═══ Source data ═══

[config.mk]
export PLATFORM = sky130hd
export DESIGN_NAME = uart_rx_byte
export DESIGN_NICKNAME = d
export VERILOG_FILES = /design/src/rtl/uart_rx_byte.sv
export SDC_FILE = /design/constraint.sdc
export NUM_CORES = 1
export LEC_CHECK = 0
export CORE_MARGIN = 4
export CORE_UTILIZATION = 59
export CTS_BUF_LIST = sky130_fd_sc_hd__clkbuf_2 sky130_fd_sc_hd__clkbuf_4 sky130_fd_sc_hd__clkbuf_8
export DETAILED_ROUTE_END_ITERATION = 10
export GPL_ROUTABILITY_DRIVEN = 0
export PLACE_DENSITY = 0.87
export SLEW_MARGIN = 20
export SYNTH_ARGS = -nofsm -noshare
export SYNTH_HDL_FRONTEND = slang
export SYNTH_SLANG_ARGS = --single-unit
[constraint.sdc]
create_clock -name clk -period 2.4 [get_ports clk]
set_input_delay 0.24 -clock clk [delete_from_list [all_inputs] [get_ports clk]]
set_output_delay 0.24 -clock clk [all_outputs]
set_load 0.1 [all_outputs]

═══
═══ Source data ═══

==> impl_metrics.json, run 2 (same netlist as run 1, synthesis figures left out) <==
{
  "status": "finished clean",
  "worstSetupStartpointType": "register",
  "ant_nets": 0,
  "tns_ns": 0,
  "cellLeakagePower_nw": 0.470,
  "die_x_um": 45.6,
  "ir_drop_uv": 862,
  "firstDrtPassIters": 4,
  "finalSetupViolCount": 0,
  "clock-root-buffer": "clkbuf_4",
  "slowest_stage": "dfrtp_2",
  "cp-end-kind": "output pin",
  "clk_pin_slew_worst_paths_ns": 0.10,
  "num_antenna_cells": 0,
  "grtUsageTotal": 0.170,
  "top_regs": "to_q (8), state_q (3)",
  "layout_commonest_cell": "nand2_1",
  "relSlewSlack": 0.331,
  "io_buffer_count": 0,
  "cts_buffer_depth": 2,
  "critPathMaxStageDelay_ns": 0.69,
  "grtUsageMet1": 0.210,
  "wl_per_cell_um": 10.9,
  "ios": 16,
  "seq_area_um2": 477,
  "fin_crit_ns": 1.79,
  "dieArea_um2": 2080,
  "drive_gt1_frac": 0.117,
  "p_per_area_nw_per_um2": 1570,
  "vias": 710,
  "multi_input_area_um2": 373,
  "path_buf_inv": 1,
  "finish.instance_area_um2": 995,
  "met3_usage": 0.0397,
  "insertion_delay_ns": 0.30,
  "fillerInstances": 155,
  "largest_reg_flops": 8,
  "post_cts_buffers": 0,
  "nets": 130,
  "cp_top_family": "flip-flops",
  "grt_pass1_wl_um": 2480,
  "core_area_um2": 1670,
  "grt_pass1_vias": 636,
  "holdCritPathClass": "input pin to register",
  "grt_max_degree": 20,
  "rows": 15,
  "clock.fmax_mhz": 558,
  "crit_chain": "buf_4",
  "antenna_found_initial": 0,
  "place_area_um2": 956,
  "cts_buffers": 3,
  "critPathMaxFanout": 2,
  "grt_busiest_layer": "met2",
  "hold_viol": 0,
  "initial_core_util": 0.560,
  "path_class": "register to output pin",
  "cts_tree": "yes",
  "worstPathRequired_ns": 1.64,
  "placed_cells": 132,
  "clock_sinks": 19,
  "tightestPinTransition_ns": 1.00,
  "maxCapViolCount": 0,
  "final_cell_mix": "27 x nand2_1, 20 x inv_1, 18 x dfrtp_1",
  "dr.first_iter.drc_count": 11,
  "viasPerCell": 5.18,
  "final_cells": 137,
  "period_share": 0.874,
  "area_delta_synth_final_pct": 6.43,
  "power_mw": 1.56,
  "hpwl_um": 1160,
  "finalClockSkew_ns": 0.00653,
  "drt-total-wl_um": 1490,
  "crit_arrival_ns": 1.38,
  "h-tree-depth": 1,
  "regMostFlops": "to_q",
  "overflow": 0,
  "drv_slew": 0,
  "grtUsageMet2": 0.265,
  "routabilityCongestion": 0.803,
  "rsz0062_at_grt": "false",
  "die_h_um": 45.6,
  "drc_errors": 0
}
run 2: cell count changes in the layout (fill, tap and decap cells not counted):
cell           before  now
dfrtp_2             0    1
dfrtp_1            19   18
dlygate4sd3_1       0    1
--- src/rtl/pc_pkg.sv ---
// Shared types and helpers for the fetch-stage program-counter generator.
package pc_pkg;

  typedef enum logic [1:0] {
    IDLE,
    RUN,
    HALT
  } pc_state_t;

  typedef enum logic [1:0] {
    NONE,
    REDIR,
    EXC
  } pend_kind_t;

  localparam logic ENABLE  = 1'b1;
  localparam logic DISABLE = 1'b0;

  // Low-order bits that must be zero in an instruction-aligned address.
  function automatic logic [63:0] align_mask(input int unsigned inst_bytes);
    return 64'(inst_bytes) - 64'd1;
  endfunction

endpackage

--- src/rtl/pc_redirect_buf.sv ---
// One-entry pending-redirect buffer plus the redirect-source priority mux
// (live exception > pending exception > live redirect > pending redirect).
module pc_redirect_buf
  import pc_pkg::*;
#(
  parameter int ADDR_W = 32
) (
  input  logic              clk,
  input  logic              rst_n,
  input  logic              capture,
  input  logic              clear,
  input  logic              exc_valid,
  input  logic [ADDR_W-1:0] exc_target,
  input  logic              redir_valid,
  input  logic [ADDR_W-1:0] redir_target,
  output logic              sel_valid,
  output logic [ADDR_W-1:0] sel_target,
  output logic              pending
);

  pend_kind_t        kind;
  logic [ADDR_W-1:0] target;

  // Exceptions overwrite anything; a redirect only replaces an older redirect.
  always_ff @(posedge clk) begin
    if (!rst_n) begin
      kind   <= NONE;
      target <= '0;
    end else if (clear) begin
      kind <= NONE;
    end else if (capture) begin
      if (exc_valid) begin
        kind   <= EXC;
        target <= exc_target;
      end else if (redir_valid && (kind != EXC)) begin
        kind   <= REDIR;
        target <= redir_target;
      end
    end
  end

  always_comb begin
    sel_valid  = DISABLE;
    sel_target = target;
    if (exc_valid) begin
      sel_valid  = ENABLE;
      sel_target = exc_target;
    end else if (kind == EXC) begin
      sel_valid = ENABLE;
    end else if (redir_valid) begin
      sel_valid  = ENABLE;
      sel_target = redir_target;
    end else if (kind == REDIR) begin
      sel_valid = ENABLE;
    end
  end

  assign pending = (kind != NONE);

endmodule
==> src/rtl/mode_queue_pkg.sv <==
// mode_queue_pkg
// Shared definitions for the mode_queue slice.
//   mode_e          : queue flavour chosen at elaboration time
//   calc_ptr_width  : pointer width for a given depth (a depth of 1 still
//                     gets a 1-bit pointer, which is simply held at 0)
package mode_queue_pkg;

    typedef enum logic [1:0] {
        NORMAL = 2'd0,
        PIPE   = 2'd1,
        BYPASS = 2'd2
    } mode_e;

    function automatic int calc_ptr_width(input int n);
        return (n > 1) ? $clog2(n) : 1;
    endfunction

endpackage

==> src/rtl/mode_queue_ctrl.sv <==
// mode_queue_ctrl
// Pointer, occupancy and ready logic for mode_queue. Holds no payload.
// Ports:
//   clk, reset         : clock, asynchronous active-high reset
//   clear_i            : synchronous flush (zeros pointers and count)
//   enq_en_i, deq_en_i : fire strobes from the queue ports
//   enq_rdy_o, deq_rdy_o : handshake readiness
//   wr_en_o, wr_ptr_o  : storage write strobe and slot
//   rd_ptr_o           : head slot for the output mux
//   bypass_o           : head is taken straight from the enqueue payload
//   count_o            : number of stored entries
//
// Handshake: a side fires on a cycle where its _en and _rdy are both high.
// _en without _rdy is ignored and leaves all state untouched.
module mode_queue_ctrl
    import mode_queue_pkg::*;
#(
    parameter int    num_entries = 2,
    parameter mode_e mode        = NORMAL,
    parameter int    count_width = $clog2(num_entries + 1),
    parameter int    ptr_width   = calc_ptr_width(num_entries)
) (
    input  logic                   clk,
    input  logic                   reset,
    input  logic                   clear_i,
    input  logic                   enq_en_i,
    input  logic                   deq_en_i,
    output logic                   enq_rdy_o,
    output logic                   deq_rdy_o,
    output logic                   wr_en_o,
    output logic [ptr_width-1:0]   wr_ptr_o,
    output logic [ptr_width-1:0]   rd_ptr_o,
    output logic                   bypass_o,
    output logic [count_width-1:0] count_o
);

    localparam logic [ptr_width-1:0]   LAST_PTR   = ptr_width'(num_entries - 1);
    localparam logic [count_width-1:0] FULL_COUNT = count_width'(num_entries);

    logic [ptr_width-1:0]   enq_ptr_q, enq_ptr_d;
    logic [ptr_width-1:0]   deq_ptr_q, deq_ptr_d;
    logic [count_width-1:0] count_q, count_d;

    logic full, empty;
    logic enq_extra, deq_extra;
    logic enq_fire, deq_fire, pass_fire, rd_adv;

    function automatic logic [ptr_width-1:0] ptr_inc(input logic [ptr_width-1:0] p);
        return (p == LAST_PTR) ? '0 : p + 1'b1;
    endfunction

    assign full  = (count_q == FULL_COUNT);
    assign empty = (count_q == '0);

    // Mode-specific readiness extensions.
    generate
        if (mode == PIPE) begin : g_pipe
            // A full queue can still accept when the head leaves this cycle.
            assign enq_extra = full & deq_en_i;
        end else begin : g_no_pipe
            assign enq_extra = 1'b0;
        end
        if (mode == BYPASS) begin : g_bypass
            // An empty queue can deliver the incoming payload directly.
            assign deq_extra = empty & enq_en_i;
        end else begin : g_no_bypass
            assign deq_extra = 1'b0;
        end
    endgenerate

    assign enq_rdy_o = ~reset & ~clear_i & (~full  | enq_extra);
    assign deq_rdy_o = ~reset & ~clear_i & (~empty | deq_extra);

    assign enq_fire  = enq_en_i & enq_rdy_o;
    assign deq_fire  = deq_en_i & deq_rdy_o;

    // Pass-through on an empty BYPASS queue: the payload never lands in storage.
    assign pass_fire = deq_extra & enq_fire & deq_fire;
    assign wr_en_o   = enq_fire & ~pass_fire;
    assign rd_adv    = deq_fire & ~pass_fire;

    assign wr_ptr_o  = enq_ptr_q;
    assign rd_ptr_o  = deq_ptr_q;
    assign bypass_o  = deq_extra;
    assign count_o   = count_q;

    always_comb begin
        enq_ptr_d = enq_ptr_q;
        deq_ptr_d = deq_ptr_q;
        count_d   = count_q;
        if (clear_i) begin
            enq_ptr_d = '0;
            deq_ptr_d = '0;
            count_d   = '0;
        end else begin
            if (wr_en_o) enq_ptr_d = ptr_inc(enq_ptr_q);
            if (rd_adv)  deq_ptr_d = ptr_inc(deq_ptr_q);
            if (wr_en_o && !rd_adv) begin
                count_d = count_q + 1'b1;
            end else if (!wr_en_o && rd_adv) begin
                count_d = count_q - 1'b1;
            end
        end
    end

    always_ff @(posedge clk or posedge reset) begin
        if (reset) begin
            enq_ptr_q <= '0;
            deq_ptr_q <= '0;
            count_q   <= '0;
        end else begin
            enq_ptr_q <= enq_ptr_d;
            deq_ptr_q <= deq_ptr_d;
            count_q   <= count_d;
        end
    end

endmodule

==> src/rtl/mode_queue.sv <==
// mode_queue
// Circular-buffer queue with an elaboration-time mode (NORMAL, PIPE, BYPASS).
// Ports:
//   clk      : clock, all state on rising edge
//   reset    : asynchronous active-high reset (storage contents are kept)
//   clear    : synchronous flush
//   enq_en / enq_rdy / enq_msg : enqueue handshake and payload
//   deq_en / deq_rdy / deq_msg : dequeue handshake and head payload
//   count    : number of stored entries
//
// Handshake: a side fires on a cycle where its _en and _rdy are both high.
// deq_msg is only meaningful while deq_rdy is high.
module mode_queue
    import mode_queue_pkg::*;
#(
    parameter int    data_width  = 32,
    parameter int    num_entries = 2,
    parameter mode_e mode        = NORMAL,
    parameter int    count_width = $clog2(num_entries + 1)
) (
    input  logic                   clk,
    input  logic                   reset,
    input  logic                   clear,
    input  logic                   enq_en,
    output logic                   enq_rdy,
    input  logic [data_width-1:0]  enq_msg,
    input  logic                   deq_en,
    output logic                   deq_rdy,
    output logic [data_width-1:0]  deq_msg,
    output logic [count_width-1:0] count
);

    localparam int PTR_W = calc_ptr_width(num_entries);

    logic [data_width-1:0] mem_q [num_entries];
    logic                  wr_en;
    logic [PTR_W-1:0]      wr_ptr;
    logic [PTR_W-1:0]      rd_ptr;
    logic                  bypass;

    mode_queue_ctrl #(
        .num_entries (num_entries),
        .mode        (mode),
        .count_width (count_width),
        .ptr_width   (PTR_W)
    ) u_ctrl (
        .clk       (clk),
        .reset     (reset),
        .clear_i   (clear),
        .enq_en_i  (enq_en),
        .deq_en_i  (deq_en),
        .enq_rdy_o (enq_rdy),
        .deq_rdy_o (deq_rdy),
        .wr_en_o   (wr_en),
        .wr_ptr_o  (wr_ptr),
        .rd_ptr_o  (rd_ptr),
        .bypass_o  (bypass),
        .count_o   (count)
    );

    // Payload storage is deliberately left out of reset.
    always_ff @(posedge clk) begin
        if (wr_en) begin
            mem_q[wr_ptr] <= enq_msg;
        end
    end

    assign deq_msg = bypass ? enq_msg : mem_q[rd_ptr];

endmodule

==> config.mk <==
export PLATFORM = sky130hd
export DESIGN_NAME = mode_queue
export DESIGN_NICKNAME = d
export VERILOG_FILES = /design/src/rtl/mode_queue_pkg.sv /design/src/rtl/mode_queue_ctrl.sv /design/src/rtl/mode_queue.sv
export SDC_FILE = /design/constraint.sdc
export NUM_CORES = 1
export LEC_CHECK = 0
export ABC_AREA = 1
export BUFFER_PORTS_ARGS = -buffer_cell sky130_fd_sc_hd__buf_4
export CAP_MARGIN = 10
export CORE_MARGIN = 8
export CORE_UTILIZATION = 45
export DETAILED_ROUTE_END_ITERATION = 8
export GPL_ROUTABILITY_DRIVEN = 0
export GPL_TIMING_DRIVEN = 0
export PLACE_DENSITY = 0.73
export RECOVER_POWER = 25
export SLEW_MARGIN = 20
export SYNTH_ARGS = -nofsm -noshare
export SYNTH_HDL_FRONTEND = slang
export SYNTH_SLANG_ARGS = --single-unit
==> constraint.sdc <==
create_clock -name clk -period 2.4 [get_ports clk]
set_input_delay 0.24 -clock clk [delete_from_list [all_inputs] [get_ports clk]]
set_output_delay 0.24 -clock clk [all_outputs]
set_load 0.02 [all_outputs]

═══

All lines carrying the word "register" must be copied from the data above.

  "worstSetupStartpointType": "register",
  "holdCritPathClass": "input pin to register",
  "path_class": "register to output pin",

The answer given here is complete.